- **Exercise details**
Report back each line of the data that contains the word "assign".

Saved data entries:
## config.mk

```make
export PLATFORM = sky130hd
export DESIGN_NAME = autoneg_ability_registers
export DESIGN_NICKNAME = d
export VERILOG_FILES = /design/src/inc/an_ability_pkg.sv /design/src/design/latch_high_flag.sv /design/src/design/autoneg_ability_registers.sv
export SDC_FILE = /design/constraint.sdc
export NUM_CORES = 1
export LEC_CHECK = 0
export ABC_AREA = 1
export BUFFER_PORTS_ARGS = -buffer_cell sky130_fd_sc_hd__buf_2
export CAP_MARGIN = 10
export CORE_MARGIN = 8
export CORE_UTILIZATION = 49
export DETAILED_ROUTE_END_ITERATION = 10
export PLACE_DENSITY = 0.85
export SKIP_CTS_REPAIR_TIMING = 1
export SLEW_MARGIN = 20
export SYNTH_ARGS = -nofsm -noshare
export SYNTH_HDL_FRONTEND = slang
export SYNTH_SLANG_ARGS = --single-unit
```

## constraint.sdc

```tcl
create_clock -name pclk -period 1.5 [get_ports pclk]
set_clock_uncertainty 0.05 [all_clocks]
set_input_delay 0.075 -clock pclk [delete_from_list [all_inputs] [get_ports pclk]]
set_output_delay 0.075 -clock pclk [all_outputs]
set_load 0.02 [all_outputs]
```

## src/inc/an_ability_pkg.sv

```systemverilog
// package: register map, fields and carriers of the negotiation ability registers
//
// Behaviour
// advert register at 4h, resets 0001h
// software restarts negotiation after early advert writes
// advert bit 15 read/write, more pages
// advert bit 13 fault flag; bit 14 reserved
// advert bits 11, 10 flow control, read/write
// advert bit 9 resets zero, unsupported
// advert bits 8..5 speeds, strap reset default one
// advert bits 4..0 selector, resets 00001
// partner register at 5h read-only, resets 0000h
// partner word may change after done with pages
// partner word mapped bitwise, bit 12 reserved
// expansion at 6h resets 0064h, bits 6,5 one
// expansion bit 4 parallel fault, latched, read clears
// expansion bit 3 partner pages capable, read-only
// expansion bit 2 reads one, local pages
// expansion bit 1 page received, read clears
// expansion bit 0 partner negotiation capable; 15..7 zero
// basic status bit 5 shows negotiation done
// reserved, read-only bits ignore writes, read zero
package an_ability_pkg;

	// ************************************************
	// register indices and byte addresses
	// ************************************************
	localparam logic [7:0]  IDX_BASIC      = 8'h01;
	localparam logic [7:0]  IDX_ADVERT     = 8'h04;
	localparam logic [7:0]  IDX_PARTNER    = 8'h05;
	localparam logic [7:0]  IDX_EXPAND     = 8'h06;
	localparam logic [7:0]  ADDR_BASIC     = IDX_BASIC << 2;
	localparam logic [7:0]  ADDR_ADVERT    = IDX_ADVERT << 2;
	localparam logic [7:0]  ADDR_PARTNER   = IDX_PARTNER << 2;
	localparam logic [7:0]  ADDR_EXPAND    = IDX_EXPAND << 2;
	localparam logic [7:0]  ADDR_IRQ_STAT  = 8'h40;
	localparam logic [7:0]  ADDR_IRQ_MASK  = 8'h44;
	localparam logic [7:0]  ADDR_CTRL      = 8'h48;

	// ************************************************
	// reset values and masks
	// ************************************************
	localparam logic [15:0] ADVERT_RST     = 16'h0001;
	localparam logic [15:0] PARTNER_RST    = 16'h0000;
	localparam logic [15:0] EXPAND_RST     = 16'h0064;
	localparam logic [15:0] ADVERT_WR_MASK = 16'hBDFF;
	localparam logic [15:0] PARTNER_MASK   = 16'hEFFF;
	localparam logic [3:0]  STRAP_DEFAULT  = 4'hF;
	localparam logic [4:0]  SEL_IEEE8023   = 5'h01;

	// ************************************************
	// field positions
	// ************************************************
	localparam int B_MORE_PAGES   = 15;
	localparam int B_ADV_RSVD     = 14;
	localparam int B_FAULT        = 13;
	localparam int B_ASYM         = 11;
	localparam int B_FLOW         = 10;
	localparam int B_T4           = 9;
	localparam int B_SPEED_LO     = 5;
	localparam int B_SEL_HI       = 4;
	localparam int E_LOC_VALID    = 6;
	localparam int E_STOR_SEL     = 5;
	localparam int E_PD_FAULT     = 4;
	localparam int E_PART_PAGES   = 3;
	localparam int E_LOCAL_PAGES  = 2;
	localparam int E_PAGE_RX      = 1;
	localparam int E_PART_NEG     = 0;
	localparam int S_DONE         = 5;
	localparam int C_RESTART      = 0;
	localparam int NUM_IRQ        = 4;
	localparam int IRQ_PD_FAULT   = 0;
	localparam int IRQ_PAGE_RX    = 1;
	localparam int IRQ_DONE       = 2;
	localparam int IRQ_WORD       = 3;

	// ************************************************
	// types
	// ************************************************
	typedef enum logic [0:0] {
		ST_STRAP = 1'b0,
		ST_RUN   = 1'b1
	} init_state_t;

	typedef struct packed {
		logic        word_valid;
		logic [15:0] word;
		logic        pages_capable;
		logic        neg_capable;
		logic        pd_fault;
		logic        page_rx;
	} partner_in_t;

	typedef struct packed {
		logic       valid;
		logic [3:0] ability;
	} strap_t;

endpackage

```

## src/design/latch_high_flag.sv

```systemverilog
// latched-high flag: hardware set wins over clear
`timescale 1ns/1ps
module latch_high_flag
(
	input  wire logic pclk,
	input  wire logic presetn,
	input  wire logic set,
	input  wire logic clr,
	output logic      q
);
	logic q_ff;

	// ************************************************
	// sticky bit
	// ************************************************
	always_ff @(posedge pclk or negedge presetn)
	begin
		if (!presetn)
			q_ff <= 1'b0;
		else if (set)
			q_ff <= 1'b1;
		else if (clr)
			q_ff <= 1'b0;
	end

	assign q = q_ff;

endmodule

```

## src/design/autoneg_ability_registers.sv

```systemverilog
// negotiation ability, partner ability and expansion registers with apb slave
`timescale 1ns/1ps
module autoneg_ability_registers
(
	input  wire logic                        pclk,
	input  wire logic                        presetn,
	input  wire logic [7:0]                  paddr,
	input  wire logic                        psel,
	input  wire logic                        penable,
	input  wire logic                        pwrite,
	input  wire logic [31:0]                 pwdata,
	output logic      [31:0]                 prdata,
	output logic                             pready,
	output logic                             pslverr,
	input  wire logic                        negotiation_done,
	input  wire an_ability_pkg::partner_in_t partner,
	input  wire an_ability_pkg::strap_t      strap,
	output logic      [15:0]                 advert_word,
	output logic                             an_restart,
	output logic                             irq
);
	import an_ability_pkg::*;

	init_state_t         init_ff;
	logic [15:0]         advert_ff;
	logic [15:0]         partner_ff;
	logic                part_pages_ff;
	logic                part_neg_ff;
	logic                done_prev_ff;
	logic [NUM_IRQ-1:0]  mask_ff;
	logic                irq_ff;
	logic                restart_ff;
	logic [31:0]         prdata_ff;
	logic [1:0]          rc_seen_ff;
	logic                pd_fault_q;
	logic                page_rx_q;
	logic [NUM_IRQ-1:0]  irq_stat;
	logic [NUM_IRQ-1:0]  irq_event;
	logic [31:0]         nxt_prdata;
	logic                addr_ok;
	logic                setup_rd;
	logic                acc;
	logic                acc_wr;
	logic                acc_rd;
	logic                wr_advert;
	logic                wr_irq_stat;
	logic                wr_irq_mask;
	logic                wr_ctrl;
	logic                rd_expand_clr;
	logic                load_ok;
	logic [15:0]         expand_word;
	logic [15:0]         basic_word;

	// ************************************************
	// apb phases and address decode
	// ************************************************
	assign setup_rd = psel & ~penable & ~pwrite;
	assign acc      = psel & penable;
	assign acc_wr   = acc & pwrite;
	assign acc_rd   = acc & ~pwrite;

	always_comb
	begin
		wr_advert     = 1'b0;
		wr_irq_stat   = 1'b0;
		wr_irq_mask   = 1'b0;
		wr_ctrl       = 1'b0;
		rd_expand_clr = 1'b0;
		if (paddr == ADDR_ADVERT)
			wr_advert = acc_wr;
		else if (paddr == ADDR_EXPAND)
			rd_expand_clr = acc_rd;
		else if (paddr == ADDR_IRQ_STAT)
			wr_irq_stat = acc_wr;
		else if (paddr == ADDR_IRQ_MASK)
			wr_irq_mask = acc_wr;
		else if (paddr == ADDR_CTRL)
			wr_ctrl = acc_wr;
	end

	// ************************************************
	// strap capture after reset release
	// ************************************************
	always_ff @(posedge pclk or negedge presetn)
	begin
		if (!presetn)
			init_ff <= ST_STRAP;
		else
			init_ff <= ST_RUN;
	end

	// ************************************************
	// local advertisement register
	// ************************************************
	always_ff @(posedge pclk or negedge presetn)
	begin
		if (!presetn)
			advert_ff <= ADVERT_RST;
		else
		begin
			case (init_ff)
				ST_STRAP:
				begin
					if (strap.valid)
						advert_ff[B_SPEED_LO +: 4] <= strap.ability;
					else
						advert_ff[B_SPEED_LO +: 4] <= STRAP_DEFAULT;
				end
				ST_RUN:
				begin
					// bits 15,13,12,11,10,8..0 writable; 14 and 9 stay zero
					if (wr_advert)
						advert_ff <= pwdata[15:0] & ADVERT_WR_MASK;
				end
				default:
					advert_ff <= advert_ff;
			endcase
		end
	end

	assign advert_word = advert_ff;

	// ************************************************
	// link partner ability register
	// ************************************************
	// after done the word only moves while more pages are in play
	assign load_ok = partner.word_valid & (~negotiation_done | advert_ff[B_MORE_PAGES]);

	always_ff @(posedge pclk or negedge presetn)
	begin
		if (!presetn)
			partner_ff <= PARTNER_RST;
		else if (load_ok)
			partner_ff <= partner.word & PARTNER_MASK;
	end

	// ************************************************
	// expansion status
	// ************************************************
	always_ff @(posedge pclk or negedge presetn)
	begin
		if (!presetn)
		begin
			part_pages_ff <= 1'b0;
			part_neg_ff   <= 1'b0;
		end
		else
		begin
			part_pages_ff <= partner.pages_capable;
			part_neg_ff   <= partner.neg_capable;
		end
	end

	// only bits shown by the read are cleared, so a late event survives
	latch_high_flag u_pd_fault
	(
		.pclk    (pclk),
		.presetn (presetn),
		.set     (partner.pd_fault),
		.clr     (rd_expand_clr & rc_seen_ff[1]),
		.q       (pd_fault_q)
	);

	latch_high_flag u_page_rx
	(
		.pclk    (pclk),
		.presetn (presetn),
		.set     (partner.page_rx),
		.clr     (rd_expand_clr & rc_seen_ff[0]),
		.q       (page_rx_q)
	);

	always_comb
	begin
		expand_word                = EXPAND_RST;
		expand_word[E_PD_FAULT]    = pd_fault_q;
		expand_word[E_PART_PAGES]  = part_pages_ff;
		expand_word[E_PAGE_RX]     = page_rx_q;
		expand_word[E_PART_NEG]    = part_neg_ff;
	end

	always_comb
	begin
		basic_word         = 16'h0000;
		basic_word[S_DONE] = negotiation_done;
	end

	// ************************************************
	// interrupt status, mask and output
	// ************************************************
	always_ff @(posedge pclk or negedge presetn)
	begin
		if (!presetn)
			done_prev_ff <= 1'b0;
		else
			done_prev_ff <= negotiation_done;
	end

	always_comb
	begin
		irq_event               = '0;
		irq_event[IRQ_PD_FAULT] = partner.pd_fault;
		irq_event[IRQ_PAGE_RX]  = partner.page_rx;
		irq_event[IRQ_DONE]     = negotiation_done & ~done_prev_ff;
		irq_event[IRQ_WORD]     = load_ok;
	end

	genvar gi;
	generate
		for (gi = 0; gi < NUM_IRQ; gi = gi + 1)
		begin : g_irq
			latch_high_flag u_flag
			(
				.pclk    (pclk),
				.presetn (presetn),
				.set     (irq_event[gi]),
				.clr     (wr_irq_stat & pwdata[gi]),
				.q       (irq_stat[gi])
			);
		end
	endgenerate

	always_ff @(posedge pclk or negedge presetn)
	begin
		if (!presetn)
			mask_ff <= '0;
		else if (wr_irq_mask)
			mask_ff <= pwdata[NUM_IRQ-1:0];
	end

	always_ff @(posedge pclk or negedge presetn)
	begin
		if (!presetn)
			irq_ff <= 1'b0;
		else
			irq_ff <= |(irq_stat & mask_ff);
	end

	assign irq = irq_ff;

	// ************************************************
	// restart request pulse
	// ************************************************
	always_ff @(posedge pclk or negedge presetn)
	begin
		if (!presetn)
			restart_ff <= 1'b0;
		else
			restart_ff <= wr_ctrl & pwdata[C_RESTART];
	end

	assign an_restart = restart_ff;

	// ************************************************
	// read mux and read data register
	// ************************************************
	always_comb
	begin
		nxt_prdata = 32'h0000_0000;
		addr_ok    = 1'b1;
		if (paddr == ADDR_BASIC)
			nxt_prdata[15:0] = basic_word;
		else if (paddr == ADDR_ADVERT)
			nxt_prdata[15:0] = advert_ff;
		else if (paddr == ADDR_PARTNER)
			nxt_prdata[15:0] = partner_ff;
		else if (paddr == ADDR_EXPAND)
			nxt_prdata[15:0] = expand_word;
		else if (paddr == ADDR_IRQ_STAT)
			nxt_prdata[NUM_IRQ-1:0] = irq_stat;
		else if (paddr == ADDR_IRQ_MASK)
			nxt_prdata[NUM_IRQ-1:0] = mask_ff;
		else if (paddr == ADDR_CTRL)
			nxt_prdata = 32'h0000_0000;
		else
			addr_ok = 1'b0;
	end

	always_ff @(posedge pclk or negedge presetn)
	begin
		if (!presetn)
			prdata_ff <= 32'h0000_0000;
		else if (setup_rd)
			prdata_ff <= nxt_prdata;
	end

	always_ff @(posedge pclk or negedge presetn)
	begin
		if (!presetn)
			rc_seen_ff <= 2'b00;
		else if (setup_rd)
			rc_seen_ff <= {pd_fault_q, page_rx_q};
	end

	assign prdata  = prdata_ff;
	assign pready  = 1'b1;
	assign pslverr = acc & ~addr_ok;
endmodule

```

- **Exercise solution**
	assign q = q_ff;
	assign setup_rd = psel & ~penable & ~pwrite;
	assign acc      = psel & penable;
	assign acc_wr   = acc & pwrite;
	assign acc_rd   = acc & ~pwrite;
	assign advert_word = advert_ff;
	assign load_ok = partner.word_valid & (~negotiation_done | advert_ff[B_MORE_PAGES]);
	assign irq = irq_ff;
	assign an_restart = restart_ff;
	assign prdata  = prdata_ff;
	assign pready  = 1'b1;
	assign pslverr = acc & ~addr_ok;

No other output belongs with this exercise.